Per evitare che chi legge pensi che io sia un corazziere (sebbene la cosa non mi dispiacerebbe se non fosse per la panza e la statura non proprio erculea) vorrei far notare che un conto sono le critiche politiche (e secondo me – negli ultimi mesi – Giorgio Napolitano ha commesso due errori: quello di non spedire Bersani alle Camere e quello di perdere tempo con i saggi anziché dimettersi anzitempo), un altro sono le critiche costituzionali. Per quelle – se Travaglio e i Cinque Stelle – ritengono che il Presidente della Repubblica stia andando al di là dei
suoi poteri costituzionali c’è soltanto una e una sola strada. Mettere il Capo dello Stato in stato d’accusa ai sensi dell’articolo 90 della Costituzione (come avvenne con Cossiga):
Il Presidente della Repubblica non è responsabile degli atti compiuti nell’esercizio delle sue funzioni, tranne che per alto tradimento o per attentato alla Costituzione. In tali casi è messo in stato di accusa dal Parlamento in seduta comune, a maggioranza assoluta dei suoi membri.

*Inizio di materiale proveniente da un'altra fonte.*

Context: an optimization exercise on an open-source flow, tuned for small area, a short achievable clock period and few clock cycles. The choices shown serve that exercise and are no tape-out recipe. Only simulation tests tie the RTL to the original design; equivalence was not proved.

## design/flow/flow/run.sh

```bash
#!/bin/bash
# The standard layout, with the port buffers made of buf_4 cells instead of the
# default (a slow delay buffer) so that the resizer starts from a fast cell.
set -euo pipefail
export BUFFER_PORTS_ARGS="-buffer_cell sky130_fd_sc_hd__buf_4"
bash standard.sh > standard.log 2>&1
```

## design/flow/standard.sh

```bash
#!/bin/bash
# synth_recipe.tcl (not shown) runs the flow's synth.tcl, then flattens the netlist and writes it again
# the make line also repeats each setting of config.mk as NAME=value (left out here)
make -C /OpenROAD-flow-scripts/flow DESIGN_CONFIG=/design/flow/config.mk WORK_HOME=/design/flow/orfs CLKGATE_MAP_FILE= SYNTH_SCRIPT=/design/flow/synth_recipe.tcl "${@:-finish}"
```

## design/flow/config.mk

```make
export PLATFORM = sky130hd
export DESIGN_NAME = simhymn
export DESIGN_NICKNAME = simhymn
export VERILOG_FILES = /design/flow/design.v
export SDC_FILE = /design/flow/constraint.sdc
export NUM_CORES = 4
export LEC_CHECK = 0
export ABC_AREA = 1
export CAP_MARGIN = 20
export CORE_MARGIN = 2
export CORE_UTILIZATION = 40
export SETUP_SLACK_MARGIN = 3.8
export SLEW_MARGIN = 20
export TNS_END_PERCENT = 10
```

## design/flow/constraint.sdc

```tcl
create_clock -name core_clock -period 10.0 [get_ports {clk}]
set_input_delay 2.0000 -clock core_clock [delete_from_list [all_inputs] [get_ports {clk}]]
set_output_delay 2.0000 -clock core_clock [all_outputs]
set_load 0.01 [all_outputs]
```

## design/flow/design.v

```verilog
module simhymn (
    input  wire       clk,
    input  wire       rst,           
    input  wire       img_we,
    input  wire [4:0] img_addr,
    input  wire [7:0] img_data,
    input  wire       start,
    output wire       in_req,
    input  wire       in_valid,
    input  wire [7:0] in_data,
    input  wire [1:0] in_err,        
    output reg        out_valid,
    output reg  [7:0] out_data,
    output wire       done,
    output wire       halted,
    output wire       faulted,
    output wire [2:0] fault_kind,
    output wire [4:0] fault_pc,
    output wire [7:0] fault_word,
    output reg  [7:0] acc,
    output reg  [4:0] pc,
    output wire       zf,
    output wire       pf,
    input  wire [4:0] dbg_addr,
    output wire [7:0] dbg_data
);
    localparam [4:0] JUMP_CHAIN_BOUND = 5'd30;
    localparam [4:0] INPUT_PORT  = 5'd30;
    localparam [4:0] OUTPUT_PORT = 5'd31;
    localparam [2:0] OP_HALT = 3'd0;
    localparam [2:0] OP_JUMP = 3'd1;
    localparam [2:0] OP_JZER = 3'd2;
    localparam [2:0] OP_JPOS = 3'd3;
    localparam [2:0] OP_LOAD = 3'd4;
    localparam [2:0] OP_STOR = 3'd5;
    localparam [2:0] OP_ADD  = 3'd6;
    localparam [2:0] OP_SUB  = 3'd7;
    reg [7:0] mem [0:31];
    reg [7:0] ir0, ir1, ir2;     
    reg       irv;               
    reg       run;               
    reg       hlt_r;             
    reg       flt_r;             
    reg       inv_r;             
    reg [4:0] chain;             
    assign zf = (acc == 8'd0);
    assign pf = !acc[7] && (acc != 8'd0);
    wire idle = !run && !hlt_r && !flt_r;
    wire go   = !rst && (run || (idle && start));
    wire ld   = idle && !start;              
    wire [4:0] pc1 = pc + 5'd1;
    wire [4:0] pc2 = pc + 5'd2;
    wire [4:0] pc3 = pc + 5'd3;
    wire ok1 = (pc < 5'd29);                 
    wire ok2 = (pc < 5'd28);                 
    wire [2:0] op0 = ir0[7:5], op1 = ir1[7:5], op2 = ir2[7:5];
    wire [4:0] a0  = ir0[4:0], a1  = ir1[4:0], a2  = ir2[4:0];
    function is_j;  input [2:0] op; is_j = (op == OP_JUMP) || (op == OP_JZER) || (op == OP_JPOS); endfunction
    function tk_if; input [2:0] op; input z; input p;
        tk_if = (op == OP_JUMP) || (op == OP_JZER && z) || (op == OP_JPOS && p);
    endfunction
    wire s0 = (op0 == OP_STOR), s1 = (op1 == OP_STOR), s2 = (op2 == OP_STOR);
    wire x0 = op0[2] && !s0;                 
    wire x1 = (op1 == OP_ADD) || (op1 == OP_SUB) || ((op1 == OP_LOAD) && (a1 != INPUT_PORT));
    wire x2 = (op2 == OP_ADD) || (op2 == OP_SUB) || ((op2 == OP_LOAD) && (a2 != INPUT_PORT));
    wire j0 = is_j(op0), j1 = is_j(op1), j2 = is_j(op2);
    wire inp0 = (op0 == OP_LOAD) && (a0 == INPUT_PORT);
    wire hlt0 = (op0 == OP_HALT) || (pc >= 5'd30);
    wire tk0  = tk_if(op0, zf, pf);
    wire lead_tk = j0 && tk0;                
    wire cflt = !hlt0 && lead_tk && (chain == JUMP_CHAIN_BOUND);
    reg       has_x, has_s, has_j;
    reg [1:0] xsel, ssel, jsel, len;         
    always @(*) begin
        has_x = 1'b0; has_s = 1'b0; has_j = 1'b0;
        xsel = 2'd0; ssel = 2'd0; jsel = 2'd0; len = 2'd1;
        if (j0) begin
            if (!tk0 && ok1 && (x1 || s1)) begin
                len = 2'd2;
                if (x1) begin has_x = 1'b1; xsel = 2'd1; end
                else    begin has_s = 1'b1; ssel = 2'd1; end
                if (ok2) begin
                    if (s1 && x2 && (a1 != pc2)) begin
                        has_x = 1'b1; xsel = 2'd2; len = 2'd3;
                    end else if (x1 && s2) begin
                        has_s = 1'b1; ssel = 2'd2; len = 2'd3;
                    end else if (j2 && !(s1 && (a1 == pc2))) begin
                        has_j = 1'b1; jsel = 2'd2;
                    end
                end
            end
        end else begin
            if (x0) begin has_x = 1'b1; xsel = 2'd0; end
            if (s0) begin has_s = 1'b1; ssel = 2'd0; end
            if (ok1 && !(s0 && (a0 == pc1))) begin
                if (s0 && x1) begin
                    has_x = 1'b1; xsel = 2'd1; len = 2'd2;
                end else if (x0 && s1) begin
                    has_s = 1'b1; ssel = 2'd1; len = 2'd2;
                end else if (j1) begin
                    has_j = 1'b1; jsel = 2'd1;
                end
                if ((len == 2'd2) && ok2 && j2 &&
                    !(s0 && (a0 == pc2)) && !(s1 && (a1 == pc2))) begin
                    has_j = 1'b1; jsel = 2'd2;
                end
            end
        end
    end
    wire in_ok   = in_valid && (in_err == 2'd0);
    wire act     = go && irv && !hlt0 && !cflt;      
    wire xin     = inp0 && !j0;                      
    wire wait_in = xin && !in_valid;
    wire bad_in  = xin && in_valid && !in_ok;
    wire adv     = act && !wait_in && !bad_in;
    reg [7:0] xw, sw, jw;
    always @(*) begin
        case (xsel) 2'd0: xw = ir0; 2'd1: xw = ir1; default: xw = ir2; endcase
        case (ssel) 2'd0: sw = ir0; 2'd1: sw = ir1; default: sw = ir2; endcase
        case (jsel) 2'd0: jw = ir0; 2'd1: jw = ir1; default: jw = ir2; endcase
    end
    wire [2:0] xop = xw[7:5];
    wire [4:0] xa  = xw[4:0];
    wire [4:0] sa  = sw[4:0];
    wire [2:0] jop = jw[7:5];
    wire [4:0] ja  = jw[4:0];
    wire s_first = has_s && (!has_x || (ssel < xsel));    
    wire       dsel = hlt_r || flt_r || (irv && (hlt0 || cflt));
    wire [4:0] oa   = dsel ? dbg_addr : xa;
    wire [7:0] mrd  = mem[oa];
    assign dbg_data = mrd;
    wire [7:0] opnd = (s_first && has_x && (sa == xa)) ? acc : mrd;
    wire       xsub = (xop == OP_SUB);
    wire [7:0] sum  = acc + (xsub ? ~opnd : opnd) + {7'd0, xsub};
    wire [7:0] alu  = xop[1] ? sum : (xin ? in_data : opnd);
    wire [4:0] pcl   = pc + {3'd0, len};                  
    wire       j_kn  = tk_if(jop, zf, pf);
    wire       j_pr  = (jop == OP_JUMP) || (ja <= pcl);   
    wire       j_tk  = has_x ? j_pr : j_kn;
    wire       z_new = (alu == 8'd0);
    wire       p_new = !alu[7] && !z_new;
    wire       j_act = tk_if(jop, z_new, p_new);
    wire       mispr = has_j && has_x && (j_act != j_pr);
    wire [4:0] pcn = lead_tk ? a0 :
                     has_j   ? (j_tk ? ja : pcl + 5'd1) :
                               pcl;
    wire [4:0] chn = lead_tk ? chain + 5'd1 : ((has_j && j_tk) ? 5'd1 : 5'd0);
    wire       we_a = (ld && img_we && !rst) || (adv && xin);
    wire [4:0] wa_a = ld ? img_addr : INPUT_PORT;
    wire       we_s = adv && has_s;
    wire [7:0] wd   = ld ? img_data : (s_first ? acc : alu);
    integer i;
    always @(posedge clk) begin
        for (i = 0; i < 32; i = i + 1)
            if ((we_a && wa_a == i[4:0]) || (we_s && sa == i[4:0]))
                mem[i] <= wd;
    end
    wire [4:0] fb  = irv ? pcn : pc;
    wire [2:0] fr0 = fb[4:2];
    wire [2:0] fr1 = fb[4:2] + 3'd1;
    wire [1:0] fl  = fb[1:0];
    wire [7:0] b0  = mem[{(fl > 2'd0) ? fr1 : fr0, 2'd0}];
    wire [7:0] b1  = mem[{(fl > 2'd1) ? fr1 : fr0, 2'd1}];
    wire [7:0] b2  = mem[{(fl > 2'd2) ? fr1 : fr0, 2'd2}];
    wire [7:0] b3  = mem[{fr0, 2'd3}];
    reg  [7:0] f0, f1, f2;
    always @(*) begin
        case (fl)
            2'd0:    begin f0 = b0; f1 = b1; f2 = b2; end
            2'd1:    begin f0 = b1; f1 = b2; f2 = b3; end
            2'd2:    begin f0 = b2; f1 = b3; f2 = b0; end
            default: begin f0 = b3; f1 = b0; f2 = b1; end
        endcase
    end
    wire [4:0] fb1 = fb + 5'd1;
    wire [4:0] fb2 = fb + 5'd2;
    assign in_req     = act && xin;
    assign halted     = hlt_r || (go && irv && hlt0);
    assign faulted    = flt_r || (go && irv && cflt);
    assign done       = halted || faulted;
    assign fault_pc   = pc;
    assign fault_word = ir0;
    assign fault_kind = ir0[7] ? {2'b10, inv_r} : 3'd3;
    always @(posedge clk) begin
        if (rst) begin
            out_valid <= 1'b0;
            out_data  <= 8'd0;
        end else begin
            out_valid <= we_s && (sa == OUTPUT_PORT);
            out_data  <= wd;
        end
    end
    always @(posedge clk) begin
        if (rst) begin
            run   <= 1'b0;
            hlt_r <= 1'b0;
            flt_r <= 1'b0;
            inv_r <= 1'b0;
            acc   <= 8'd0;
            pc    <= 5'd0;
            chain <= 5'd0;
            irv   <= 1'b1;
        end else if (go) begin
            run <= 1'b1;
            if (!irv) begin
                irv <= 1'b1;                 
            end else if (hlt0) begin
                run   <= 1'b0;
                hlt_r <= 1'b1;
            end else if (cflt) begin
                run   <= 1'b0;
                flt_r <= 1'b1;
            end else if (bad_in) begin
                run   <= 1'b0;
                flt_r <= 1'b1;
                inv_r <= in_err[1];
            end else if (adv) begin
                if (has_x)
                    acc <= alu;
                if (mispr) begin
                    pc    <= j_pr ? pcl + 5'd1 : ja;
                    chain <= j_pr ? 5'd0 : 5'd1;
                    irv   <= 1'b0;
                end else begin
                    pc    <= pcn;
                    chain <= chn;
                end
            end
        end
    end
    wire [7:0] win = in_data;
    always @(posedge clk) begin
        if (ld || rst) begin
            ir0 <= (!rst && img_we && img_addr == 5'd0) ? img_data : mem[0];
            ir1 <= (!rst && img_we && img_addr == 5'd1) ? img_data : mem[1];
            ir2 <= (!rst && img_we && img_addr == 5'd2) ? img_data : mem[2];
        end else if (go && (!irv || adv)) begin
            ir0 <= ((we_a && wa_a == fb)  || (we_s && sa == fb))  ? wd : f0;
            ir1 <= ((we_a && wa_a == fb1) || (we_s && sa == fb1)) ? wd : f1;
            ir2 <= ((we_a && wa_a == fb2) || (we_s && sa == fb2)) ? wd : f2;
        end
    end
endmodule
```

==> results of run 1 <==
-- stage by stage --
stage	hold WS, ns	area [µm²]
3_3_place_gp	0.460	22000
3_5_place_dp	0.480	22000
5_1_grt	0.538	26900
6_report	0.491	26900
4_1_cts	0.489	25800
2_1_floorplan	0.439	20400
-- path summary, 6_finish.rpt --
| path | start | to | slack [ns] | cells after the start |
|---|---|---|---|---|
| hold reg to reg | inv_r$_SDFFE_PP0P_ | inv_r$_SDFFE_PP0P_ | 0.49 | 2 |
| setup reg to reg | ir0[4]$_DFFE_PP_ | pc[1]$_SDFFE_PP0P_ | 3.30 | 50 |
| hold / removal | inv_r$_SDFFE_PP0P_ | inv_r$_SDFFE_PP0P_ | 0.49 | 2 |
| setup / recovery | ir0[4]$_DFFE_PP_ | pc[1]$_SDFFE_PP0P_ | 3.30 | 50 |
-- layer usage --
layer	routed length (µm)	part of all wire, %	vias up	GRT usage (%)
li1	-	-	9655	-
met5	0	0	-	0
met3	11800	11	384	7.43
met4	8680	8.0	0	24.6
met2	46100	43	1603	60.1
met1	41300	38	10700	52.6
-- sequential cells by signal (all words and copies together) (netlist names) --
register and count:
mem 256, acc 8, ir0 8, ir1 8, ir2 8, out_data 8, chain 5, pc 5
flt_r 1, hlt_r 1, inv_r 1, irv 1, out_valid 1, run 1
-- layout make-up --
class | instances | area, µm²
fill | 4838 | 23300
clock buffer | 47 | 1010
sequential | 312 | 9070
timing repair buffer | 317 | 2650
multi-input combinational | 2017 | 11800
clock inverter | 22 | 186
timing repair inverter | 4 | 36.3
inverter | 316 | 1310
tap | 672 | 841
antenna | 2 | 5.00
-- worst max-delay path, delay by kind of cell, from the launching register on --
kind,cells,cell delay [ns]
flops,1,0.54
compound gates,5,1.12
simple gates,18,1.64
fa+ha+maj,1,0.32
buf+inv,26,2.98
-- cell usage in the layout (no fill, tap or decap), types with 22 or more instances in the layout --
cell type    n
nor2_4      44
xor2_1      28
nand4_1     46
nand3_2     46
nor2_2      36
buf_4      281
o32ai_1     26
o21ai_1     44
nand3_1    158
nor2_1     228
nand2_1    786
a21oi_1     75
inv_2       39
nand2_2     83
o21ai_0     80
a21oi_2     22
edfxtp_1   280
inv_1      246
o22ai_1     26
o211ai_1    24
clkbuf_16   39
nand2_4     52
-- kinds of logic (layout without fill, tap and decap cells) --
logic type	count (synthesis)	in the layout	synth area share, %
XOR/XNOR	42	42	1.88
flip-flops	312	312	44.3
adder cells (fa/ha/maj)	34	34	2.16
AND/OR/NAND/NOR	1552	1555	32.7
buffers and inverters	381	706	7.50
AO/OA/AOI/OAI	386	386	11.5
other	0	2	0
-- what timing repair did --
action	in CTS	in global routing
setup endpoints to repair	300	268
cloned	5	4
pin swaps	150	67
gates resized for setup	403	155
setup buffers	129	52
==> summary.md, run 1 <==
| Metric | Value |
|---|---|
| Status | no timing/DRC/antenna violations |
| Crit path kind | reg -> reg |
| Initial DRT Pass Iterations | 8 |
| CTS Sinks | 312 |
| CP max stage delay | 0.54 ns |
| Final Cycle Share | 67.0% |
| Root buf cell | clkbuf_16 |
| Routed Antenna Nets | 0 |
| Setup WS pre-CTS | roughly 1.5 ns |
| Crit path required time | 10.51 ns |
| EDFF count, synth | 280 |
| IO Count | between 80 and 90 |
| CP max-delay cell | edfxtp_1 |
| Starting DRT DRC Count | between 3,000 and 4,000 |
| Synth warnings | 2 |
| Main synth FF type | edfxtp_1 |
| Min-Delay Path Class | reg -> reg |
| Final Max Slew Viols | 0 |
| Initial Util | 40.6% |
| First-pass GRT wire length | 150,000 µm |
| Share of cells above drive strength 1 | 28.1% |
| Fin. Hold Viols | 0 |
| Layout area overhead | 31.9% |
| RSZ-0062 raised after global routing | yes |
| GRT Total Usage | 39.7% |
| Synth Net Count | 2,774 |
| Seq/Total Area, Yosys | 44.3% |
| # setup viols final | 0 |
| Vias in the first global route | just over 20,000 |
| CTS tree | done |
| Yosys cell types | 65 |
| Yosys top cell by area | edfxtp_1 |
| Fin cells | 3,709 |
| Main area contributors after synthesis | edfxtp_1, nand2_1, nor2_1, nand3_1, inv_1 |
| DRC Markers | 0 |
| Nets@finish | 3,074 |
| Initial antenna violation count | 1 |
| Global route total overflow | 0 |
| Total Die Area | 52,800 µm² |
| Rows | 82 |
| Post-Place Cells | 3,447 |
| Syn Area/Cell | 7.54 µm² |
| DPL Wire Length | ~80,000 µm |
| Post-route clock skew | 0.0329 ns |
| Final WL | 108,000 µm |
| CORE AREA | 50,300 µm² |
| Worst-Margin Slew | 1.27 ns |
| PortBufs | between 80 and 90 |
| Post-Syn Instances | 2,707 |
| Max_slew headroom | 15.5% |
| Clock insertion delay at the later pin of the skew report | 0.59 ns |
| Syn Std Cell Area | about 20,000 µm² |
| Die span in y | approximately 230 µm |
| Arr. time, crit path | 7.22 ns |
| Clk slew on worst S/H paths | 0.07 ns |
| Max_cap viols | 0 |
| Final Worst Setup Slack | 3.30 ns |
| Post-DR vias/cell | roughly 6.0 |
| Utilization after layout | 53.6% |
| Fmax | 0.149 GHz |
| Critical path endpoint category | flop |
| H-tree depth | 2 |
| Post-synth top area share | 41.2% |
| Routed via count | between 20,000 and 25,000 |
| Yosys reg bits | between 300 and 400 |
| Count leader, synth | nand2_1 |
| CP startpoint kind | flop |
| Cts hold-fix bufs | 0 |
| Min cycle time layout | 6.70 ns |
| Crit path top cell by count | buf_4 |
| Synth top cells by count | nand2_1, edfxtp_1, nor2_1 |
| CTS Buf Count | 39 |
| Routed WL per cell | 29.1 µm |
| GPL Wtd Cong | 1.12 |
| Pin count of the biggest net entering global routing | 37 |
| Async S/R FF share, synth | 0% |
| Worst-path maximum fanout | 7 |
| Clk buf depth | 3 |
| Die span in x | 230 µm |
| TNS Setup | 0 ns |
Testbench counts, summed over its fixed seeds: cycles 12,366.
==> inputs of run 2 (changes only) <==
--- a/design/flow/config.mk
+++ b/design/flow/config.mk
@@ -11,3 +11,3 @@
 export CORE_UTILIZATION = 40
-export SETUP_SLACK_MARGIN = 3.8
+export SETUP_SLACK_MARGIN = 3.3
 export SLEW_MARGIN = 20
==> run 2 against run 1 <==
  * Die area stayed put
  * Critical endpoint is now ir2[5]$_DFFE_PP_
  * Global-route usage is 0.10 points lower
  * Still clean
  * Via count is 1.0% lower
  * Sequential share of layout area is 1.3 points higher
  * Critical path depth is 6 lower
  * First-iteration DRC count is 1.4% higher
  * Hold slack better by 0.0042 ns
==> summary.md, run 2 <==
| Metric | Value |
|---|---|
| H-tree depth | 2 (unchanged) |
| # setup viols final | 0 (unchanged) |
| CP max stage delay | 0.47 ns (was 0.54 ns) |
| Global route total overflow | 0 (unchanged) |
| Main synth FF type | edfxtp_1 (unchanged) |
| Seq/Total Area, Yosys | 44.3% (unchanged) |
| Cells on worst reg2reg path | 44 (was 50) |
| TNS Setup | 0 ns (unchanged) |
| CTS Buf Count | 38 (was 39) |
| Hold path startpoint | chain[3]$_SDFFE_PP0P_ (was inv_r$_SDFFE_PP0P_) |
| Routed WL per cell | 29.8 µm (was 29.1 µm) |
| GRT Total Usage | 39.6% (was 39.7%) |
| Synth warnings | 2 (unchanged) |
| Initial Util | 40.6% (unchanged) |
| Post-Syn Instances | 2,707 (unchanged) |
| Clk buf depth | 3 (unchanged) |
| End of the worst register-to-register path | ir2[5]$_DFFE_PP_ (was pc[1]$_SDFFE_PP0P_) |
| Initial DRT Pass Iterations | 6 (was 8) |
| WHS Endpoint | chain[3]$_SDFFE_PP0P_ (was inv_r$_SDFFE_PP0P_) |
| Largest register FFs | 256 (unchanged) |
| Final Cycle Share | 67.0% (about the same) |
| Min cycle time layout | 6.70 ns (about the same) |
| Multi-input logic area | 11,500 µm² (was 11,800 µm²) |
| Fmax | 0.149 GHz (about the same) |
| Nets@finish | 3,015 (was 3,074) |
| Post-DR vias/cell | 6.05 (was 6.02) |
| CP max-delay cell | edfxtp_1 (unchanged) |
| CORE AREA | 50,300 µm² (unchanged) |
| Layout area overhead | 27.2% (was 31.9%) |
| Vias in the first global route | 20,100 (was 20,800) |
| Root buf cell | clkbuf_16 (unchanged) |
| Yosys top cell by area | edfxtp_1 (unchanged) |
| First-pass GRT wire length | 149,000 µm (was 150,000 µm) |
| Synth Net Count | 2,774 (unchanged) |
| Post-Place Cells | 3,446 (was 3,447) |
| CTS Sinks | 312 (unchanged) |
| Hold path cells | 2 (unchanged) |
| Max_cap viols | 0 (unchanged) |
| Fin cells | 3,652 (was 3,709) |
| Syn Area/Cell | 7.54 µm² (unchanged) |
| R2r startpoint | ir1[6]$_DFFE_PP_ (was ir0[4]$_DFFE_PP_) |
| Total Die Area | 52,800 µm² (unchanged) |
| Async S/R FF share, synth | 0% (unchanged) |
| Crit path required time | 10.31 ns (was 10.51 ns) |
| RSZ-0062 raised after global routing | yes (unchanged) |
| Fin. Hold Viols | 0 (unchanged) |
| Routed Antenna Nets | 0 (unchanged) |
| Arr. time, crit path | 7.01 ns (was 7.22 ns) |
| Post-route clock skew | 0.0275 ns (was 0.0329 ns) |
| Worst-Margin Slew | 1.24 ns (was 1.27 ns) |
| Rows | 82 (unchanged) |
| Worst-path maximum fanout | 8 (was 7) |
| Syn Std Cell Area | 20,400 µm² (unchanged) |
| Yosys reg bits | 312 (unchanged) |
| Main area contributors after synthesis | edfxtp_1, nand2_1, nor2_1, nand3_1, inv_1 (unchanged) |
| Crit path top cell by count | nand2_1 (was buf_4) |
| Final WL | 109,000 µm (was 108,000 µm) |
| Crit path kind | reg -> reg (unchanged) |
| PortBufs | 84 (unchanged) |
| Final Max Slew Viols | 0 (unchanged) |
| CP startpoint kind | flop (unchanged) |
| Top reg by flops | mem (unchanged) |
| DPL Wire Length | 82,400 µm (was 80,100 µm) |
| R2r setup slk | 3.30 ns (about the same) |
| Status | no timing/DRC/antenna violations (unchanged) |
| Initial antenna violation count | 4 (was 1) |
| Count leader, synth | nand2_1 (unchanged) |
| IO Count | 85 (unchanged) |
| Pin count of the biggest net entering global routing | 37 (unchanged) |
| Commonest cells after routing, fill and taps aside | nand2_1, edfxtp_1, inv_1 (was nand2_1, buf_4, edfxtp_1) |
| Min-Delay Path Class | reg -> reg (unchanged) |
| Share of cells above drive strength 1 | 24.8% (was 28.1%) |
| Max_slew headroom | 17.3% (was 15.5%) |
| Post-synth top area share | 41.2% (unchanged) |
| CTS tree | done (unchanged) |
| Clk slew on worst S/H paths | 0.06 ns (was 0.07 ns) |
| Commonest non-fill, non-tap cell in the layout | nand2_1 (unchanged) |
| Min Hold Slack | 0.495 ns (was 0.491 ns) |
| Routed via count | 22,100 (was 22,300) |
| Starting DRT DRC Count | 3,224 (was 3,181) |
| Die span in y | 230 µm (unchanged) |
| GPL Wtd Cong | 1.10 (was 1.12) |
| Register area | 9070 µm² (about the same) |
| Yosys cell types | 65 (unchanged) |
| DRC Markers | 0 (unchanged) |
| Utilization after layout | 51.6% (was 53.6%) |
| EDFF count, synth | 280 (unchanged) |
| Synth top cells by count | nand2_1, edfxtp_1, nor2_1 (unchanged) |
| Die span in x | 230 µm (unchanged) |
| Clock insertion delay at the later pin of the skew report | 0.58 ns (was 0.59 ns) |
| Fillers | 4,958 (was 4,838) |
| Critical path endpoint category | flop (unchanged) |
==> run 2: per-stage QoR <==
stage | area (µm²) | worst slack (ns)
2_1_floorplan | 20400 | 3.71
3_3_place_gp | 22000 | 1.20
3_5_place_dp | 22000 | 1.14
4_1_cts | 24000 | 3.25
5_1_grt | 25900 | 3.04
6_report | 26000 | 3.30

Non risulta però che i parlamentari pentastellati, tra uno scontrino e una ricevuta, abbiano trovato il tempo di scrivere nemmeno mezza riga per richiedere al Parlamento di accusare di attentato alla Costituzione Giorgio Napolitano.
Chiudo con una parola sul Consiglio Supremo di Difesa che Beppe Grillo ha definito quasi un abbellimento della nostra architettura costituzionale: nella lunga legislatura del secondo e terzo gabinetto Berlusconi, quella cominciata nel 2001 e finita nel 2006, si ricorderà che sono iniziati due conflitti molto importanti, in Afghanistan e in Iraq. Al Quirinale sedeva Carlo Azeglio Ciampi mentre a Palazzo Chigi Silvio Berlusconi. Quest’ultimo era molto sdraiato sulle posizioni di Giorgino Bush che dopo la splendida figura delle caprette della Florida era diventato una sorta di guerrafondaio. Soprattutto prima dell’invasione dell’Iraq Berlusconi – sempre per quelle sue innate doti di politica estera – aveva deciso di partecipare alla coalizione dei volenterosi che avevano fatto finta di trovare le armi di distruzioni di massa di Saddam Hussein. Il Capo dello Stato resuscitò quell’organismo costituzionale e tutti noi tirammo un bel sospiro di sollievo al pensiero che la politica estera e militare non fosse decisa a Palazzo Chigi ma al Colle dal Consiglio Supremo di Difesa. Incidentalmente ricordo persino che si ricordò a Berlusconi che il Capo delle Forze Armate è il Presidente della Repubblica (articolo 87) e non lui.
p.s. Un grazie sincero e un affettuoso abbraccio alla mia bellissima amica romana, dal nome francese, sposata con un nordico e madre di tre stupende creature, che vive come me con la valigia sempre pronta! Lei sa il perché.